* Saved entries
##########

--- src/rtl/tdm_pkg.sv ---
// Shared types and sizing constants for the four-channel TDM frame recovery block.
package tdm_pkg;

    typedef enum logic {
        HUNT   = 1'b0,
        LOCKED = 1'b1
    } tdm_state_t;

    localparam int unsigned NUM_CH    = 4;
    localparam int unsigned CH_IDX_W  = 2;
    localparam int unsigned ERR_CNT_W = 8;

endpackage

--- src/rtl/tdm_demux_1_to_4.sv ---
// Recovers 4-channel frames from a qualified serial sample stream, aligning on frame_sync
// and flagging framing violations with a saturating error count.
module tdm_demux_1_to_4
    import tdm_pkg::*;
#(
    parameter int unsigned WIDTH = 1
) (
    input  logic                  clk,
    input  logic                  rst_n,
    input  logic [WIDTH-1:0]      din,
    input  logic                  din_valid,
    input  logic                  frame_sync,
    output logic [4*WIDTH-1:0]    dout,
    output logic                  dout_valid,
    output logic [1:0]            ch_idx,
    output logic                  locked,
    output logic                  sync_err,
    output logic [7:0]            err_count
);

    localparam logic [CH_IDX_W-1:0] LAST_CH = CH_IDX_W'(NUM_CH - 1);

    tdm_state_t                             state_q, state_d;
    logic [CH_IDX_W-1:0]                    ch_idx_q, ch_idx_d;
    logic [NUM_CH-2:0][WIDTH-1:0]           shadow_q, shadow_d;
    logic [NUM_CH*WIDTH-1:0]                dout_q, dout_d;
    logic                                   dout_valid_q, dout_valid_d;
    logic                                   sync_err_q, sync_err_d;
    logic [ERR_CNT_W-1:0]                   err_count_q;

    always_ff @(posedge clk or negedge rst_n) begin
        if (!rst_n) begin
            state_q      <= HUNT;
            ch_idx_q     <= '0;
            shadow_q     <= '0;
            dout_q       <= '0;
            dout_valid_q <= 1'b0;
            sync_err_q   <= 1'b0;
            err_count_q  <= '0;
        end else begin
            state_q      <= state_d;
            ch_idx_q     <= ch_idx_d;
            shadow_q     <= shadow_d;
            dout_q       <= dout_d;
            dout_valid_q <= dout_valid_d;
            sync_err_q   <= sync_err_d;
            if (sync_err_d && (err_count_q != '1))
                err_count_q <= err_count_q + 1'b1;
        end
    end

    always_comb begin
        state_d      = state_q;
        ch_idx_d     = ch_idx_q;
        shadow_d     = shadow_q;
        dout_d       = dout_q;
        dout_valid_d = 1'b0;
        sync_err_d   = 1'b0;

        if (din_valid) begin
            unique case (state_q)
                HUNT: begin
                    if (frame_sync) begin
                        shadow_d[0] = din;
                        ch_idx_d    = CH_IDX_W'(1);
                        state_d     = LOCKED;
                    end
                end
                LOCKED: begin
                    if (frame_sync && (ch_idx_q != '0)) begin
                        // Early sync: restart the frame on this sample.
                        sync_err_d  = 1'b1;
                        shadow_d[0] = din;
                        ch_idx_d    = CH_IDX_W'(1);
                    end else if (!frame_sync && (ch_idx_q == '0)) begin
                        sync_err_d = 1'b1;
                        ch_idx_d   = '0;
                        state_d    = HUNT;
                    end else if (ch_idx_q == LAST_CH) begin
                        dout_d       = {din, shadow_q};
                        dout_valid_d = 1'b1;
                        ch_idx_d     = '0;
                    end else begin
                        shadow_d[ch_idx_q] = din;
                        ch_idx_d           = ch_idx_q + 1'b1;
                    end
                end
                default: state_d = HUNT;
            endcase
        end
    end

    assign dout       = dout_q;
    assign dout_valid = dout_valid_q;
    assign ch_idx     = ch_idx_q;
    assign locked     = (state_q == LOCKED);
    assign sync_err   = sync_err_q;
    assign err_count  = err_count_q;

endmodule

--- config.mk ---
export PLATFORM = sky130hd
export DESIGN_NAME = tdm_demux_1_to_4
export DESIGN_NICKNAME = d
export VERILOG_FILES = /design/src/rtl/tdm_pkg.sv /design/src/rtl/tdm_demux_1_to_4.sv
export SDC_FILE = /design/constraint.sdc
export NUM_CORES = 1
export LEC_CHECK = 0
export ABC_CLOCK_PERIOD_IN_PS = 2400
export CORE_ASPECT_RATIO = 0.75
export CORE_MARGIN = 2
export CORE_UTILIZATION = 25
export CTS_CLUSTER_SIZE = 30
export DETAILED_ROUTE_END_ITERATION = 16
export PLACE_DENSITY = 0.52
export SLEW_MARGIN = 25
export SYNTH_ARGS = -nofsm -noshare
export SYNTH_HDL_FRONTEND = slang
export SYNTH_SLANG_ARGS = --single-unit
--- constraint.sdc ---
create_clock -name clk -period 2.4 [get_ports clk]
set_input_delay 0.48 -clock clk [delete_from_list [all_inputs] [get_ports clk]]
set_output_delay 0.48 -clock clk [all_outputs]
set_load 0.005 [all_outputs]
==> out/metrics.cfg, run 1 <==
[status]
status=finished clean

[worst_setup_path]
cp-start-kind=primary input
path_class=primary input to flip-flop
cp-endpoint=err_count[6]$_DFFE_PN0P_
ff2ff_path_depth=7
cp.arrival_ps=2330
r2r_slack_ps=230
cp_max_fo=4
end_kind=flip-flop
rr_startpoint=ch_idx[1]$_DFFE_PN0N_
crit_required_ps=2540
startpoint=frame_sync
rr_endpoint=err_count[6]$_DFFE_PN0P_

[global_routing]
grt_pass1_wl_um=3280
grt_max_degree=21
grt_util_all_layers=0.0945
antenna_found_initial=0
gr-total-overflow=0
grt_pass1_vias=729

[worst_hold_path]
min_path_type=flip-flop to flip-flop
hold_start=shadow_q[2]$_DFFE_PN0P_

[clock_tree]
clock_latency_ps=250
cts_tree=yes
cts_buffer_depth=2
h-tree-depth=1
clkSinkCount=20
postCtsHoldBufs=0
clk_pin_slew_worst_paths_ps=70
root_buffer=clkbuf_8
cts_inserted_buffers=3
post_cts_resized=0
cts_setup_buffers=0

[timing]
finalHoldViolCount=0
tightest_slew_ps=282
fin_tns_setup_ps=0
slew_violations=0
setup_violations=0
period_share=0.913
holdWs_ps=508
clock_skew_ps=2.26
slew_headroom=0.812
rsz0062_at_grt=false
fmax_mhz=456
fin_crit_ps=2190
fin_ws_ps=208

[synth]
synthDominantCellAreaShare=0.491
synth_area_leader_cell=dfrtp_1
synth_seq_cells=20
synth_nets=101
syn_avg_cell_area_um2=11.7
synth_ff_type=dfrtp_1
synthXorXnorAreaFrac=0.0258
synthSimpleGateAreaFrac=0.175
synth_top_family_by_area=simple AND/OR/NAND/NOR gates
yosysWarnings=0
syn_inst=87
yosys.area_share.adder=0.110
synth.area.mux_share=0.120
synthesis.area_mm2=0.00102
ys_types=26
ys_seq_area_frac=0.491
synth_edf_count=0
postSynth.asyncResetShare=1.00
synth-compound-area-share=0.0515
synth_area_leaders=dfrtp_1, ha_1, mux2_2, nand2_1, nor2_1

[route]
via_count=715
vias_per_cell=4.18
firstDrtPassIters=4
wire_per_inst_um=11.3
initialDrtViolationCount=12
drc=0
drt-total-wl_um=1930
postRouteAntennaNets=0

[floorplan]
initial_core_util=0.256
die_w_um=77.7
core_mm2=0.00398
die_h_um=59.3
io_pins=22
die_area_mm2=0.00461
rows=20

[place]
io_buffers=21
dp_slack_ps=-94.4
gp_congestion=0.781
dp_cells=168
hpwl_um=1490

[power]
power.total_mw=1.44
vdd_ir_drop_max_v=0.000394
power_leakage_nw=0.606
power_density_mw_per_mm2=1050

[finish]
final_cells=171
syn2layout_area_growth_pct=34.7
final_layout_size_suffix_gt1_frac=0.190
diodes=0
final_nets=132

[flow_run]
max_cap_violations=0

[state kept, by name, summed over array words and instances, names as in the netlist]
register and cells:
dout_valid 1, sync_err 1, ch_idx 2, dout 4, locked 1, err_count 8
shadow_q 3
[cell usage in the layout, fill, tap and decap left out, drive strengths merged, types with 2 or more instances in the layout]
cell,count
clkdlybuf4s50,21
dfrtp,20
nand2,10
mux2,10
ha,9
nor2,6
buf,6
inv,4
a21oi,4
nand4,4
clkbuf,3
nand2b,2
xnor2,2
o21ai,2
nor3,2
[worst min-delay path by stage]
stage / endpoint / slack (ps) / cells past startpoint
floorplan: ch_idx[0]$_DFFE_PN0N_ / 180 / 0
global placement: dout[2]$_DFFE_PN0P_ / 490 / 1
detailed placement: shadow_q[1]$_DFFE_PN0P_ / 500 / 1
CTS: shadow_q[1]$_DFFE_PN0P_ / 510 / 1
global route: dout[0]$_DFFE_PN0P_ / 530 / 1
finish: dout[2]$_DFFE_PN0P_ / 510 / 1
[critical path: stages]
cell             delay, ps
clkdlybuf4s50_1        480
inv_1                   60
ha_1                   300
and3b_1                340
nand4_1                200
nor2_1                 140
mux2_2                 340
[power breakdown]
group,total (mW),internal [mW],switching [mW]
clock network,0.216,0.112,0.105
logic,0.618,0.379,0.239
registers,0.602,0.469,0.133
[final cells by class]
class                           count  area [um2]
Multi-Input combinational cell     62         493
Clock buffer                        3        41.3
Sequential cell                    20         500
Fill cell                         404        2610
Inverter                            4        15.0
Tap cell                           55        68.8
Timing Repair Buffer               27         255
[per-layer routing]
metal,GRT usage,share of wire,up-vias
met5,0,0,-
met2,0.148,0.43,15
met3,0.0351,0.044,2
met4,0.0383,0.014,0
met1,0.120,0.51,340
li1,-,-,358
[cells by family (layout without fill, tap and decap cells)]
logic type,after synthesis,count (layout)
AOI/OAI and AO/OA,9,9
muxes,11,11
adders and majority gates,9,9
xor gates and xnor gates,3,3
buffers and inverters,5,34
and+or+nand+nor,30,30
DFF,20,20
[Yosys cell counts, drive strengths merged (2+ instances only)]
master,count
a21oi,4
dfrtp,20
ha,9
inv,4
mux2,10
nand2,10
nand2b,2
nand4,4
nor2,6
nor3,2
o21ai,2
xnor2,2
[metrics by stage]
step / instance area [um2] / util
floorplan: 1020 / -
global placement: 1330 / 0.335
detailed placement: 1330 / 0.335
CTS: 1370 / 0.345
global route: 1370 / 0.345
finish: 1370 / 0.345
Power figures use the tool's default switching activity.
==> run 2: changes to the inputs <==
--- a/config.mk
+++ b/config.mk
@@ -5,7 +5,6 @@
 export SDC_FILE = /design/constraint.sdc
 export NUM_CORES = 1
 export LEC_CHECK = 0
-export ABC_CLOCK_PERIOD_IN_PS = 2400
 export CORE_ASPECT_RATIO = 0.75
 export CORE_MARGIN = 2
 export CORE_UTILIZATION = 25
==> results of run 2 <==
No change in the layout: final DEF, timing and power equal those of run 1.
==> run 3: changes to the inputs <==
==> constraint.sdc (replaced) <==
create_clock -name clk -period 2.8 [get_ports clk]
set_input_delay 0.56 -clock clk [delete_from_list [all_inputs] [get_ports clk]]
set_output_delay 0.56 -clock clk [all_outputs]
set_load 0.005 [all_outputs]
==> run 3 against run 2 <==
Cell count down 2.9%. Clock skew up 1.3 ps. Via count fell by 3.4%. Sequential cell count unchanged. First-iteration DRC count grew to 3.8 times the previous value. Register-to-register slack better by 270 ps. Non-clock buffer count down 5. Clock power shrank 17%. Critical path type unchanged. Critical endpoint is now err_count[7]$_DFFE_PN0P_.
==> out/metrics.cfg, run 3 (same netlist as run 1, synthesis figures left out) <==
[status]
status=finished clean

[clock_tree]
cts_inserted_buffers=3
clkSinkCount=20
cts_setup_buffers=0
post_cts_resized=0
h-tree-depth=1
cts_tree=yes
postCtsHoldBufs=0
clk_pin_slew_worst_paths_ps=70
cts_buffer_depth=2
clock_latency_ps=250
root_buffer=clkbuf_8

[finish]
utilization=0.336
final_nets=127
diodes=0
final_common_cell=clkdlybuf4s50_1
layout_common_cells=clkdlybuf4s50_1, dfrtp_1, nand2_1, mux2_2, ha_1
multiInputGateArea_um2=493
register_area_um2=500
largest_reg_flops=8
fill_cells=394
syn2layout_area_growth_pct=31.0
final_layout_size_suffix_gt1_frac=0.153

[power]
power_density_mw_per_mm2=898
power_leakage_nw=0.582
vdd_ir_drop_max_v=0.000361

[timing]
fin_tns_setup_ps=0
period_share=0.853
clock_skew_ps=3.54
slew_headroom=0.801
fmax_mhz=419
tightest_slew_ps=298
setup_violations=0
rsz0062_at_grt=false
slew_violations=0
finalHoldViolCount=0
fin_crit_ps=2390

[global_routing]
gr-total-overflow=0
grt_max_degree=21
use_met1=0.122
grt_pass1_vias=711
grt_util_all_layers=0.0919
busiest_layer=met2
met3_usage=0.0381
grt_util_met2=0.140
antenna_found_initial=0
grt_pass1_wl_um=3290

[route]
vias_per_cell=4.16
drc=0
via_count=691
drt-total-wl_um=1900
firstDrtPassIters=4
initialDrtViolationCount=45
wire_per_inst_um=11.4
postRouteAntennaNets=0

[worst_setup_path]
cp.arrival_ps=2520
critPathMaxStageDelay_ps=520
path_class=primary input to flip-flop
cp_slowest_cell=clkdlybuf4s50_1
critPathBufInv=2
path_cells=clkdlybuf4s50_1, inv_1, ha_1, and3b_1, nand4_4, nor3_2, mux2_2
end_kind=flip-flop
path_delay_family=simple AND/OR/NAND/NOR gates
cp_max_fo=6
crit_required_ps=2930
cp-start-kind=primary input

[worst_hold_path]
min_path_type=flip-flop to flip-flop

[place]
io_buffers=21
gp_congestion=0.773
hpwl_um=1440

[floorplan]
die_area_mm2=0.00461
rows=20
io_pins=22
die_w_um=77.7
initial_core_util=0.256
die_h_um=59.3
core_mm2=0.00398

[flow_run]
max_cap_violations=0

run 3: changes by cell type in the layout (fill, tap and decap cells not counted), sizes merged:
cell / before / now
buf: 6 / 1
run 3: worst paths after layout:
path / from / end / slack (ps) / depth (start not counted)
hold reg to reg: shadow_q[0]$_DFFE_PN0P_ / dout[0]$_DFFE_PN0P_ / 500 / 1
min in group asynchronous: rst_n / dout[0]$_DFFE_PN0P_ / 650 / 2
hold / removal: shadow_q[0]$_DFFE_PN0P_ / dout[0]$_DFFE_PN0P_ / 500 / 1
setup reg to reg: ch_idx[0]$_DFFE_PN0N_ / err_count[7]$_DFFE_PN0P_ / 500 / 7
setup / recovery: frame_sync / err_count[7]$_DFFE_PN0P_ / 410 / 7
max in group asynchronous: rst_n / err_count[5]$_DFFE_PN0P_ / 1940 / 2
run 3: worst reg2reg max path, delay by kind of cell (launching register included):
kind | cells | cell delay (ps)
mux | 1 | 350
flops | 1 | 460
simple gates | 3 | 720
buf+inv | 1 | 100
fa+ha+maj | 2 | 550
run 3: power by group:
part	internal [mW]	leakage [nW]	switching (mW)	total, mW
clock	0.0955	0.0216	0.0837	0.179
combinational	0.305	0.309	0.186	0.490
sequential	0.402	0.252	0.129	0.531
run 3: cell type report:
| class | instances | share of cell area |
|---|---|---|
| Multi-Input combinational cell | 62 | 0.369 |
| Inverter | 4 | 0.0112 |
| Sequential cell | 20 | 0.375 |
| Tap cell | 55 | 0.0515 |
| Timing Repair Buffer | 22 | 0.163 |
| Clock buffer | 3 | 0.0309 |
run 3: through the flow:
stage / hold WS, ps / area (um2) / worst slack, ps / power [mW] / std cells
floorplan: 264 / 1020 / 691 / 0.782 / 87
global placement: 488 / 1290 / 207 / 1.03 / 163
detailed placement: 493 / 1290 / 129 / 1.03 / 163
CTS: 510 / 1340 / 402 / 1.22 / 166
global route: 517 / 1340 / 287 / 1.31 / 166
finish: 504 / 1340 / 412 / 1.20 / 166
run 3: metal layers:
layer	wire [um]	vias up	part of all wire
met2	824	15	0.43
met5	0	-	0
met3	107	2	0.056
met4	21	0	0.011
met1	945	324	0.50
li1	-	350	-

##########

What belongs in the answer is each line of the data that has the word "figures".

Power figures use the tool's default switching activity.
==> out/metrics.cfg, run 3 (same netlist as run 1, synthesis figures left out) <==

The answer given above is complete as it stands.